At The Phoenix Project – a whimsical journey through the eyes of an imaginary corporation’s IT leader’s day-to-day life – a large production issue is encountered in the deployment of the company’s flagship Phoenix project. This project, already behind schedule and over budget, is one of the focal points for the company’s CEO – who is very adamant that the catastrophe can be mitigated and the deployment finished promptly.

The narrator, Bill, is obviously under a tremendous amount of pressure to get the show on the road. But – being a seasoned veteran with a penchant for proper processes – he spends the majority of the rest of the book attempting to implement a saner operational schedule for the department.

This book is a great story-like representation of what it’s like to build software nowadays. The tension at multiple levels of the company’s hierarchy, an assortment of project leaders, methodologies and deployment environments, external customer pressure – all of these and more are part of a day’s work for any company with a large-enough software development organization (the number of which is increasing rapidly as more and more processes start revolving around software).

Software engineering organization

It’s interesting to explore what we – as engineers and engineering leaders – have been doing in order to ensure that catastrophes like the one depicted earlier do not repeat themselves with every new version launch. As a discipline, software engineering has made leaps and bounds – infrastructure-wise – since the days of extremely costly dedicated servers in on-prem data centers. It’s cheaper and faster than ever to get your application into production by signing up to a cloud provider, defining your required resources and topology, and clicking a button or running a command to deploy.

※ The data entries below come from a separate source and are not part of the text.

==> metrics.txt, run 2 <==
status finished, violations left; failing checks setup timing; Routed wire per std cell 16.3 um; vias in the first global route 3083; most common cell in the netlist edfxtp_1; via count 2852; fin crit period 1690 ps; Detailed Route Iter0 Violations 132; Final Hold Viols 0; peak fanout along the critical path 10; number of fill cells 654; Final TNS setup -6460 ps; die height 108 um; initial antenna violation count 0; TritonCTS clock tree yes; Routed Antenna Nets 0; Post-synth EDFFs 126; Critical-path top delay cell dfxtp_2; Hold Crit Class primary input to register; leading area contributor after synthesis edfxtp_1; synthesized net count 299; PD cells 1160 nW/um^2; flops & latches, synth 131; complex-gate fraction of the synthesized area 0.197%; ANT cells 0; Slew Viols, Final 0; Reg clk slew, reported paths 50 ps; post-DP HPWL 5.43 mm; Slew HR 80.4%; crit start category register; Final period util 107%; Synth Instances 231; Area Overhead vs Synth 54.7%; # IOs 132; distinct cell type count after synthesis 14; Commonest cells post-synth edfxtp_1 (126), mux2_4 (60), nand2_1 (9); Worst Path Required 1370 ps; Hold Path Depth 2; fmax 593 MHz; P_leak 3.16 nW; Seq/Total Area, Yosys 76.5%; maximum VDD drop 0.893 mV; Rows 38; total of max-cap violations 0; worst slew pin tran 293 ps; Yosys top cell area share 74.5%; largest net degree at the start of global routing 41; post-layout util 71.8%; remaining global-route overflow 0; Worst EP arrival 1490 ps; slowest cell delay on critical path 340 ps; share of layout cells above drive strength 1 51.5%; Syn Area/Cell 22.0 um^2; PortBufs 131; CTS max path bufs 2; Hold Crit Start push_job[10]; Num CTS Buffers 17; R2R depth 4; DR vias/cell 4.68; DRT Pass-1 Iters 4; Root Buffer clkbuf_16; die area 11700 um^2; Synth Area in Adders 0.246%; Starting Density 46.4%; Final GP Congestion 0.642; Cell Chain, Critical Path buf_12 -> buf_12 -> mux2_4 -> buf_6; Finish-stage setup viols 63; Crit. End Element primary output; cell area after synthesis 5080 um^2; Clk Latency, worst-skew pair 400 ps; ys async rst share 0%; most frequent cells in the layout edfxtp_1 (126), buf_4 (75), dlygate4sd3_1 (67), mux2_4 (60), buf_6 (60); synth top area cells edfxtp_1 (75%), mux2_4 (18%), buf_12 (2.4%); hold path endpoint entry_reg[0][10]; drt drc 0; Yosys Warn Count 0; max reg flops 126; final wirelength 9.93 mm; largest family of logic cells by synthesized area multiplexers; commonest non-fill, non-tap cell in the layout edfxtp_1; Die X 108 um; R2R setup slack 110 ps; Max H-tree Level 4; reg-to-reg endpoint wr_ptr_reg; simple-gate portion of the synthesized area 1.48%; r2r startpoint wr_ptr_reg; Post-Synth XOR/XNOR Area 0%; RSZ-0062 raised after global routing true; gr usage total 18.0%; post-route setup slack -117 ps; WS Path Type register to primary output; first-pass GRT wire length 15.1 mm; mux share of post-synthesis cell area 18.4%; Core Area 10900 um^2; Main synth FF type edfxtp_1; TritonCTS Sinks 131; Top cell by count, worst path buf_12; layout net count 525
File: src/pc1sc_pkg.sv
// pc1sc_pkg: shared types and constants for the 128-bit key byte-stream cipher
// used by the controller, the datapath and the top level
`timescale 1ns / 1ps

package pc1sc_pkg;

  localparam int unsigned NUM_ROUNDS = 8;
  localparam int unsigned ROUND_W    = $clog2(NUM_ROUNDS);
  localparam int unsigned KEY_WORDS  = 8;

  localparam logic [15:0] MUL_A = 16'h4e35;
  localparam logic [15:0] MUL_B = 16'h015a;

  // configuration register indexes
  localparam logic [1:0] CFG_KEY_HIGH    = 2'd0;
  localparam logic [1:0] CFG_KEY_LOW     = 2'd1;
  localparam logic [1:0] CFG_DECRYPT_MODE = 2'd2;

  // controller to datapath commands
  typedef struct packed {
    logic                start;     // latch input byte, reload on restart
    logic                round;     // run one keystream round
    logic [ROUND_W-1:0]  round_idx;
    logic                finish;    // mask byte, load output, update key
  } dp_cmd_t;

endpackage

File: src/pc1sc_ctrl.sv
// pc1sc_ctrl: sequencer for the eight keystream rounds and the output handshake
// depends on pc1sc_pkg
`timescale 1ns / 1ps

module pc1sc_ctrl
  import pc1sc_pkg::*;
(
  input  logic     clk,
  input  logic     rst_n,
  input  logic     in_tvalid,
  output logic     in_tready,
  output logic     out_tvalid,
  input  logic     out_tready,
  output dp_cmd_t  cmd
);

  typedef enum logic [1:0] {
    ST_IDLE,
    ST_RUN,
    ST_FIN
  } state_t;

  state_t             state_r, state_nxt;
  logic [ROUND_W-1:0] cnt_r, cnt_nxt;
  logic               out_valid_r, out_valid_nxt;
  logic               slot_free;

  assign in_tready  = (state_r == ST_IDLE);
  assign out_tvalid = out_valid_r;
  assign slot_free  = !out_valid_r || out_tready;

  always_comb begin
    state_nxt     = state_r;
    cnt_nxt       = cnt_r;
    out_valid_nxt = out_valid_r && !out_tready;
    cmd           = '0;
    cmd.round_idx = cnt_r;
    unique case (state_r)
      ST_IDLE: begin
        if (in_tvalid) begin
          cmd.start = 1'b1;
          cnt_nxt   = '0;
          state_nxt = ST_RUN;
        end
      end
      ST_RUN: begin
        cmd.round = 1'b1;
        cnt_nxt   = cnt_r + 1'b1;
        if (cnt_r == ROUND_W'(NUM_ROUNDS - 1)) begin
          state_nxt = ST_FIN;
        end
      end
      ST_FIN: begin
        // wait until the output register is free
        if (slot_free) begin
          cmd.finish    = 1'b1;
          out_valid_nxt = 1'b1;
          state_nxt     = ST_IDLE;
        end
      end
      default: state_nxt = ST_IDLE;
    endcase
  end

  always_ff @(posedge clk) begin
    if (!rst_n) begin
      state_r     <= ST_IDLE;
      cnt_r       <= '0;
      out_valid_r <= 1'b0;
    end else begin
      state_r     <= state_nxt;
      cnt_r       <= cnt_nxt;
      out_valid_r <= out_valid_nxt;
    end
  end

endmodule
**src/sv/buddy_block_allocator_macros.svh**
```systemverilog
// Assertion macros shared by the allocator modules.
`ifndef BUDDY_BLOCK_ALLOCATOR_MACROS_SVH
`define BUDDY_BLOCK_ALLOCATOR_MACROS_SVH

// Condition that must hold at every clock edge out of reset.
`define BBA_ASSERT_ALWAYS(lbl, cond, msg) \
    lbl: assert property (@(posedge i_clk) disable iff (!i_rst_n) (cond)) else $error(msg);

// Antecedent in this cycle implies consequent in the next.
`define BBA_ASSERT_NEXT(lbl, ante, cons, msg) \
    lbl: assert property (@(posedge i_clk) disable iff (!i_rst_n) (ante) |=> (cons)) \
        else $error(msg);

`endif

```
**src/sv/bba_pkg.sv**
```systemverilog
// Types, constants and codes shared by the buddy block allocator.
package bba_pkg;

    localparam int MEM_UNITS_DEF = 1024;
    localparam int MIN_BLOCK_DEF = 32;
    localparam int ID_BITS_DEF   = 16;

    localparam int PROC_ID_W  = 16;
    localparam int REQ_SIZE_W = 11;
    localparam int STATUS_W   = 2;
    localparam int OFFSET_W   = 10;
    localparam int SIZE_W     = 11;

    typedef enum logic {
        REQ_ALLOC   = 1'b0,
        REQ_RELEASE = 1'b1
    } t_req_type;

    typedef enum logic [STATUS_W-1:0] {
        ST_GRANTED   = 2'd0,
        ST_NO_FIT    = 2'd1,
        ST_RELEASED  = 2'd2,
        ST_NOT_FOUND = 2'd3
    } t_status;

    // Datapath operations issued by the controller, one per cycle.
    typedef enum logic [3:0] {
        OP_NONE    = 4'd0,
        OP_CLEAR   = 4'd1,
        OP_LOAD    = 4'd2,
        OP_DESCEND = 4'd3,
        OP_SPLIT   = 4'd4,
        OP_NEXT    = 4'd5,
        OP_UP      = 4'd6,
        OP_GRANT   = 4'd7,
        OP_FREE    = 4'd8,
        OP_MERGE   = 4'd9
    } t_op;

    typedef struct packed {
        logic is_rel;
        logic node_split;
        logic node_used;
        logic owner_match;
        logic too_small;
        logic take;
        logic at_root;
        logic is_right;
        logic parent_root;
        logic sib_free;
        logic clr_last;
    } t_dp_status;

    typedef struct packed {
        t_status               status;
        logic [OFFSET_W-1:0]   offset;
        logic [SIZE_W-1:0]     size;
    } t_result;

endpackage

```
**src/sv/bba_if.sv**
```systemverilog
// Request and response channel interfaces of the allocator.
interface bba_req_if;
    logic                             valid;
    logic                             ready;
    logic                             req_type;
    logic [bba_pkg::PROC_ID_W-1:0]    proc_id;
    logic [bba_pkg::REQ_SIZE_W-1:0]   req_size;

    modport source (output valid, req_type, proc_id, req_size, input ready);
    modport sink   (input valid, req_type, proc_id, req_size, output ready);
endinterface

interface bba_rsp_if;
    logic                             valid;
    logic                             ready;
    logic [bba_pkg::STATUS_W-1:0]     status;
    logic [bba_pkg::OFFSET_W-1:0]     block_offset;
    logic [bba_pkg::SIZE_W-1:0]       block_size;

    modport source (output valid, status, block_offset, block_size, input ready);
    modport sink   (input valid, status, block_offset, block_size, output ready);
endinterface

```
**src/sv/bba_ctrl.sv**
```systemverilog
// Sequencer for tree search, release and merge of the buddy allocator.
`include "buddy_block_allocator_macros.svh"

module bba_ctrl (
    input  logic                i_clk,
    input  logic                i_rst_n,
    input  logic                i_in_valid,
    output logic                o_in_ready,
    input  bba_pkg::t_dp_status i_status,
    output bba_pkg::t_op        o_op,
    output logic                o_res_valid,
    input  logic                i_out_free
);

    typedef enum logic [5:0] {
        S_CLEAR  = 6'b000001,
        S_IDLE   = 6'b000010,
        S_VISIT  = 6'b000100,
        S_ASCEND = 6'b001000,
        S_MERGE  = 6'b010000,
        S_DONE   = 6'b100000
    } t_state;

    t_state r_state;
    t_state n_state;

    always_comb begin
        n_state = r_state;
        o_op    = bba_pkg::OP_NONE;
        unique case (r_state)
            S_CLEAR: begin
                o_op = bba_pkg::OP_CLEAR;
                if (i_status.clr_last) begin
                    n_state = S_IDLE;
                end
            end
            S_IDLE: begin
                if (i_in_valid) begin
                    o_op    = bba_pkg::OP_LOAD;
                    n_state = S_VISIT;
                end
            end
            S_VISIT: begin
                if (i_status.is_rel) begin
                    if (i_status.node_split) begin
                        o_op = bba_pkg::OP_DESCEND;
                    end else if (i_status.node_used && i_status.owner_match) begin
                        o_op    = bba_pkg::OP_FREE;
                        n_state = i_status.at_root ? S_DONE : S_MERGE;
                    end else begin
                        n_state = S_ASCEND;
                    end
                end else begin
                    if (i_status.too_small) begin
                        n_state = S_ASCEND;
                    end else if (i_status.node_split) begin
                        o_op = bba_pkg::OP_DESCEND;
                    end else if (i_status.node_used) begin
                        n_state = S_ASCEND;
                    end else if (i_status.take) begin
                        o_op    = bba_pkg::OP_GRANT;
                        n_state = S_DONE;
                    end else begin
                        o_op = bba_pkg::OP_SPLIT;
                    end
                end
            end
            S_ASCEND: begin
                // right child: climb; left child: try the sibling
                if (i_status.at_root) begin
                    n_state = S_DONE;
                end else if (i_status.is_right) begin
                    o_op = bba_pkg::OP_UP;
                end else begin
                    o_op    = bba_pkg::OP_NEXT;
                    n_state = S_VISIT;
                end
            end
            S_MERGE: begin
                if (i_status.sib_free) begin
                    o_op = bba_pkg::OP_MERGE;
                    if (i_status.parent_root) begin
                        n_state = S_DONE;
                    end
                end else begin
                    n_state = S_DONE;
                end
            end
            S_DONE: begin
                if (i_out_free) begin
                    n_state = S_IDLE;
                end
            end
            default: begin
                n_state = S_CLEAR;
            end
        endcase
    end

    always_ff @(posedge i_clk) begin
        if (!i_rst_n) begin
            r_state <= S_CLEAR;
        end else begin
            r_state <= n_state;
        end
    end

    assign o_in_ready  = (r_state == S_IDLE);
    assign o_res_valid = (r_state == S_DONE);

    `BBA_ASSERT_NEXT(a_accept_starts_search, i_in_valid && o_in_ready, r_state == S_VISIT, "accepted request did not start a search")
    `BBA_ASSERT_NEXT(a_result_held, o_res_valid && !i_out_free, o_res_valid, "pending result dropped before output register freed")
    `BBA_ASSERT_ALWAYS(a_merge_on_release, (r_state != S_MERGE) || i_status.is_rel, "merge pass entered on an allocate request")

endmodule

```
**src/sv/bba_datapath.sv**
```systemverilog
// Node store, tree walk registers and result formatting of the allocator.
`include "buddy_block_allocator_macros.svh"

module bba_datapath #(
    parameter int MEM_UNITS = bba_pkg::MEM_UNITS_DEF,
    parameter int MIN_BLOCK = bba_pkg::MIN_BLOCK_DEF,
    parameter int ID_BITS   = bba_pkg::ID_BITS_DEF
) (
    input  logic                              i_clk,
    input  logic                              i_rst_n,
    input  bba_pkg::t_op                      i_op,
    input  logic                              i_req_type,
    input  logic [bba_pkg::PROC_ID_W-1:0]     i_proc_id,
    input  logic [bba_pkg::REQ_SIZE_W-1:0]    i_req_size,
    output bba_pkg::t_dp_status               o_status,
    output bba_pkg::t_result                  o_result
);

    localparam int LMEM   = $clog2(MEM_UNITS);
    localparam int LEVELS = LMEM - $clog2(MIN_BLOCK);
    localparam int NODES  = 2 ** (LEVELS + 1) - 1;
    localparam int IW     = LEVELS + 1;
    localparam int DW     = (LEVELS > 0) ? $clog2(LEVELS + 1) : 1;
    localparam int SW     = LMEM + 1;
    localparam int CW     = (SW > bba_pkg::REQ_SIZE_W) ? SW : bba_pkg::REQ_SIZE_W;
    localparam int OW     = LMEM;
    localparam int SHW    = $clog2(LMEM + 1);
    localparam int MW     = ID_BITS + 2;
    localparam int SPLIT_BIT = MW - 1;
    localparam int USED_BIT  = MW - 2;

    // node word: split, used, owner
    logic [MW-1:0]          r_mem [NODES];
    logic [MW-1:0]          r_rd_data;

    logic                   r_is_rel;
    logic [ID_BITS-1:0]     r_id;
    logic [bba_pkg::REQ_SIZE_W-1:0] r_req;
    logic [IW-1:0]          r_idx;
    logic [DW-1:0]          r_depth;
    logic [IW-1:0]          r_clr;
    logic                   r_found;
    logic [IW-1:0]          r_res_idx;
    logic [DW-1:0]          r_res_depth;

    logic [IW-1:0]          n_idx;
    logic [DW-1:0]          n_depth;
    logic [IW-1:0]          n_clr;
    logic                   n_found;

    logic [IW-1:0]          w_left;
    logic [IW-1:0]          w_next;
    logic [IW-1:0]          w_parent;
    logic [IW-1:0]          w_sib;
    logic [IW-1:0]          w_psib;
    logic [SW-1:0]          w_size;
    logic [CW-1:0]          w_size_c;
    logic [CW-1:0]          w_req_c;

    logic                   w_wr_en;
    logic [IW-1:0]          w_wr_addr;
    logic [MW-1:0]          w_wr_data;
    logic                   w_rd_en;
    logic [IW-1:0]          w_rd_addr;

    logic [SW-1:0]          w_res_size;
    logic [IW-1:0]          w_pos;
    logic [SHW-1:0]         w_shamt;
    logic [OW-1:0]          w_off;

    logic                   w_on_level;
    logic                   w_rw_clash;

    // tree navigation in heap order
    assign w_left   = IW'({r_idx, 1'b1});
    assign w_next   = r_idx + IW'(1);
    assign w_parent = IW'((r_idx - IW'(1)) >> 1);
    assign w_sib    = r_idx[0] ? (r_idx + IW'(1)) : (r_idx - IW'(1));
    assign w_psib   = w_parent[0] ? (w_parent + IW'(1)) : (w_parent - IW'(1));

    assign w_size   = SW'(MEM_UNITS) >> r_depth;
    assign w_size_c = CW'(w_size);
    assign w_req_c  = CW'(r_req);

    always_comb begin
        o_status.is_rel      = r_is_rel;
        o_status.node_split  = r_rd_data[SPLIT_BIT];
        o_status.node_used   = r_rd_data[USED_BIT];
        o_status.owner_match = (r_rd_data[ID_BITS-1:0] == r_id);
        o_status.too_small   = (w_size_c < w_req_c);
        o_status.take        = (w_req_c > (w_size_c >> 1)) || (r_depth == DW'(LEVELS));
        o_status.at_root     = (r_idx == '0);
        o_status.is_right    = !r_idx[0];
        o_status.parent_root = (w_parent == '0);
        o_status.sib_free    = !r_rd_data[SPLIT_BIT] && !r_rd_data[USED_BIT];
        o_status.clr_last    = (r_clr == IW'(NODES - 1));
    end

    // memory port control and walk register updates
    always_comb begin
        w_wr_en   = 1'b0;
        w_wr_addr = r_idx;
        w_wr_data = {2'b00, r_id};
        w_rd_en   = 1'b0;
        w_rd_addr = r_idx;
        n_idx     = r_idx;
        n_depth   = r_depth;
        n_clr     = r_clr;
        n_found   = r_found;
        unique case (i_op)
            bba_pkg::OP_CLEAR: begin
                w_wr_en   = 1'b1;
                w_wr_addr = r_clr;
                w_wr_data = '0;
                n_clr     = r_clr + IW'(1);
            end
            bba_pkg::OP_LOAD: begin
                w_rd_en   = 1'b1;
                w_rd_addr = '0;
                n_idx     = '0;
                n_depth   = '0;
                n_found   = 1'b0;
            end
            bba_pkg::OP_DESCEND: begin
                w_rd_en   = 1'b1;
                w_rd_addr = w_left;
                n_idx     = w_left;
                n_depth   = r_depth + DW'(1);
            end
            bba_pkg::OP_SPLIT: begin
                // children of an unsplit node are always free leaves already
                w_wr_en   = 1'b1;
                w_wr_data = {2'b10, r_id};
                w_rd_en   = 1'b1;
                w_rd_addr = w_left;
                n_idx     = w_left;
                n_depth   = r_depth + DW'(1);
            end
            bba_pkg::OP_NEXT: begin
                w_rd_en   = 1'b1;
                w_rd_addr = w_next;
                n_idx     = w_next;
            end
            bba_pkg::OP_UP: begin
                n_idx     = w_parent;
                n_depth   = r_depth - DW'(1);
            end
            bba_pkg::OP_GRANT: begin
                w_wr_en   = 1'b1;
                w_wr_data = {2'b01, r_id};
                n_found   = 1'b1;
            end
            bba_pkg::OP_FREE: begin
                // the root has no sibling to fetch
                w_wr_en   = 1'b1;
                w_wr_data = {2'b00, r_id};
                w_rd_en   = (r_idx != '0);
                w_rd_addr = w_sib;
                n_found   = 1'b1;
            end
            bba_pkg::OP_MERGE: begin
                // only ancestors of the freed leaf can become mergeable
                w_wr_en   = 1'b1;
                w_wr_addr = w_parent;
                w_wr_data = {2'b00, r_id};
                w_rd_en   = (w_parent != '0);
                w_rd_addr = w_psib;
                n_idx     = w_parent;
                n_depth   = r_depth - DW'(1);
            end
            default: begin
            end
        endcase
    end

    always_ff @(posedge i_clk) begin
        if (w_wr_en) begin
            r_mem[w_wr_addr] <= w_wr_data;
        end
        if (w_rd_en) begin
            r_rd_data <= r_mem[w_rd_addr];
        end
    end

    always_ff @(posedge i_clk) begin
        if (!i_rst_n) begin
            r_idx   <= '0;
            r_depth <= '0;
            r_clr   <= '0;
            r_found <= 1'b0;
        end else begin
            r_idx   <= n_idx;
            r_depth <= n_depth;
            r_clr   <= n_clr;
            r_found <= n_found;
        end
    end

    always_ff @(posedge i_clk) begin
        if (i_op == bba_pkg::OP_LOAD) begin
            r_is_rel <= (i_req_type == bba_pkg::REQ_RELEASE);
            r_id     <= ID_BITS'(i_proc_id);
            r_req    <= i_req_size;
        end
        if (i_op == bba_pkg::OP_GRANT || i_op == bba_pkg::OP_FREE) begin
            r_res_idx   <= r_idx;
            r_res_depth <= r_depth;
        end
    end

    // offset = (index - first index of level) * block size of level
    assign w_res_size = SW'(MEM_UNITS) >> r_res_depth;
    assign w_pos      = (r_res_idx + IW'(1)) ^ (IW'(1) << r_res_depth);
    assign w_shamt    = SHW'(LMEM) - SHW'(r_res_depth);
    assign w_off      = OW'(w_pos) << w_shamt;

    always_comb begin
        if (r_is_rel) begin
            o_result.status = r_found ? bba_pkg::ST_RELEASED : bba_pkg::ST_NOT_FOUND;
        end else begin
            o_result.status = r_found ? bba_pkg::ST_GRANTED : bba_pkg::ST_NO_FIT;
        end
        o_result.offset = r_found ? bba_pkg::OFFSET_W'(w_off) : '0;
        o_result.size   = r_found ? bba_pkg::SIZE_W'(w_res_size) : '0;
    end

    assign w_on_level = ((((IW+1)'(r_idx) + (IW+1)'(1)) >> r_depth) == (IW+1)'(1));
    assign w_rw_clash = w_wr_en && w_rd_en && (w_wr_addr == w_rd_addr);

    `BBA_ASSERT_ALWAYS(a_idx_matches_depth, w_on_level, "walk index off its level")
    `BBA_ASSERT_ALWAYS(a_no_rw_clash, !w_rw_clash, "node store read and written at one address")

endmodule

```
**src/sv/buddy_block_allocator.sv**
```systemverilog
// Buddy block allocator top level: sequencer, datapath and response register.
//
//  channel  | dir | handshake     | payload
//  ---------+-----+---------------+------------------------------------------
//  i_req    | in  | valid / ready | req_type, proc_id, req_size
//  o_rsp    | out | valid / ready | status, block_offset, block_size
//
// After reset a clearing pass writes every tree node (63 at the default sizes),
// one per cycle; no request is taken until it ends.
// The depth-first walk enters each visited node and backs out of it through the
// sequencer states; the node store has one read and one write port. A request
// holds the block until its result is passed on, and a release then checks for
// a merge at each level it climbs while the buddy is free.
// The response register holds one result while the next request is searched;
// the sequencer only waits at its end if that register is still full.
module buddy_block_allocator #(
    parameter int MEM_UNITS = bba_pkg::MEM_UNITS_DEF,
    parameter int MIN_BLOCK = bba_pkg::MIN_BLOCK_DEF,
    parameter int ID_BITS   = bba_pkg::ID_BITS_DEF
) (
    input  logic        i_clk,
    input  logic        i_rst_n,
    bba_req_if.sink     i_req,
    bba_rsp_if.source   o_rsp
);

    bba_pkg::t_op        w_op;
    bba_pkg::t_dp_status w_status;
    bba_pkg::t_result    w_result;
    logic                w_in_ready;
    logic                w_res_valid;
    logic                w_out_free;

    logic                r_out_valid;
    bba_pkg::t_result    r_out;

    bba_ctrl u_ctrl (
        .i_clk       (i_clk),
        .i_rst_n     (i_rst_n),
        .i_in_valid  (i_req.valid),
        .o_in_ready  (w_in_ready),
        .i_status    (w_status),
        .o_op        (w_op),
        .o_res_valid (w_res_valid),
        .i_out_free  (w_out_free)
    );

    bba_datapath #(
        .MEM_UNITS (MEM_UNITS),
        .MIN_BLOCK (MIN_BLOCK),
        .ID_BITS   (ID_BITS)
    ) u_datapath (
        .i_clk      (i_clk),
        .i_rst_n    (i_rst_n),
        .i_op       (w_op),
        .i_req_type (i_req.req_type),
        .i_proc_id  (i_req.proc_id),
        .i_req_size (i_req.req_size),
        .o_status   (w_status),
        .o_result   (w_result)
    );

    assign i_req.ready = w_in_ready;
    assign w_out_free  = !r_out_valid || o_rsp.ready;

    always_ff @(posedge i_clk) begin
        if (!i_rst_n) begin
            r_out_valid <= 1'b0;
        end else if (w_res_valid && w_out_free) begin
            r_out_valid <= 1'b1;
        end else if (o_rsp.ready) begin
            r_out_valid <= 1'b0;
        end
    end

    always_ff @(posedge i_clk) begin
        if (w_res_valid && w_out_free) begin
            r_out <= w_result;
        end
    end

    assign o_rsp.valid        = r_out_valid;
    assign o_rsp.status       = r_out.status;
    assign o_rsp.block_offset = r_out.offset;
    assign o_rsp.block_size   = r_out.size;

endmodule
```
**src/flat_wrapper.sv**
```systemverilog
// flat-port wrapper written by rule: the top's interface ports become plain ports
module buddy_block_allocator_flat 
#(
    parameter int MEM_UNITS = bba_pkg::MEM_UNITS_DEF,
    parameter int MIN_BLOCK = bba_pkg::MIN_BLOCK_DEF,
    parameter int ID_BITS   = bba_pkg::ID_BITS_DEF
)
  (i_clk, i_rst_n, i_req_valid, i_req_req_type, i_req_proc_id, i_req_req_size, i_req_ready, o_rsp_valid, o_rsp_status, o_rsp_block_offset, o_rsp_block_size, o_rsp_ready);
  bba_req_if i_req_i ();
  bba_rsp_if o_rsp_i ();
  input  logic i_clk;
  input  logic i_rst_n;
  input wire logic [$bits(i_req_i.valid)-1:0] i_req_valid;
  input wire logic [$bits(i_req_i.req_type)-1:0] i_req_req_type;
  input wire logic [$bits(i_req_i.proc_id)-1:0] i_req_proc_id;
  input wire logic [$bits(i_req_i.req_size)-1:0] i_req_req_size;
  output wire logic [$bits(i_req_i.ready)-1:0] i_req_ready;
  output wire logic [$bits(o_rsp_i.valid)-1:0] o_rsp_valid;
  output wire logic [$bits(o_rsp_i.status)-1:0] o_rsp_status;
  output wire logic [$bits(o_rsp_i.block_offset)-1:0] o_rsp_block_offset;
  output wire logic [$bits(o_rsp_i.block_size)-1:0] o_rsp_block_size;
  input wire logic [$bits(o_rsp_i.ready)-1:0] o_rsp_ready;
  assign i_req_i.valid = i_req_valid;
  assign i_req_i.req_type = i_req_req_type;
  assign i_req_i.proc_id = i_req_proc_id;
  assign i_req_i.req_size = i_req_req_size;
  assign i_req_ready = i_req_i.ready;
  assign o_rsp_valid = o_rsp_i.valid;
  assign o_rsp_status = o_rsp_i.status;
  assign o_rsp_block_offset = o_rsp_i.block_offset;
  assign o_rsp_block_size = o_rsp_i.block_size;
  assign o_rsp_i.ready = o_rsp_ready;
  buddy_block_allocator #(.MEM_UNITS(MEM_UNITS), .MIN_BLOCK(MIN_BLOCK), .ID_BITS(ID_BITS)) u_core (.i_clk(i_clk), .i_rst_n(i_rst_n), .i_req(i_req_i), .o_rsp(o_rsp_i));
endmodule
```
**config.mk**
```make
export PLATFORM = sky130hd
export DESIGN_NAME = buddy_block_allocator_flat
export DESIGN_NICKNAME = d
export VERILOG_FILES = /design/src/sv/bba_pkg.sv /design/src/sv/bba_if.sv /design/src/sv/bba_ctrl.sv /design/src/sv/bba_datapath.sv /design/src/sv/buddy_block_allocator.sv /design/src/flat_wrapper.sv
export VERILOG_INCLUDE_DIRS = /design/src /design/src/sv
export SDC_FILE = /design/constraint.sdc
export NUM_CORES = 2
export LEC_CHECK = 0
export BUFFER_PORTS_ARGS = -buffer_cell sky130_fd_sc_hd__buf_2
export CAP_MARGIN = 40
export CELL_PAD_IN_SITES_DETAIL_PLACEMENT = 2
export CELL_PAD_IN_SITES_GLOBAL_PLACEMENT = 2
export CORE_MARGIN = 2
export CORE_UTILIZATION = 48
export DETAILED_ROUTE_END_ITERATION = 10
export PLACE_DENSITY_LB_ADDON = 0.1
export SLEW_MARGIN = 20
export SYNTH_ARGS = -nofsm -noshare
export SYNTH_HDL_FRONTEND = slang
export SYNTH_HIERARCHICAL = 1
export SYNTH_SLANG_ARGS = --single-unit
```
**constraint.sdc**
```tcl
create_clock -name i_clk -period 6.6 [get_ports i_clk]
set_input_delay 0.33 -clock i_clk [delete_from_list [all_inputs] [get_ports i_clk]]
set_output_delay 0.33 -clock i_clk [all_outputs]
set_load 0.05 [all_outputs]
```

This increased agility is not limited to the hardware that we run our software on and to the basic software components we use to scaffold our applications – the process side of things has drastically improved as well. We now have full-fledged, mostly automated processes, around getting software from development to production – “The CI/CD Pipeline” – that makes sure that every piece of software is cared for on every front before reaching the customer’s eyes. In addition, these processes ensure that the entire workflow is faster, more reliable and less fragmented.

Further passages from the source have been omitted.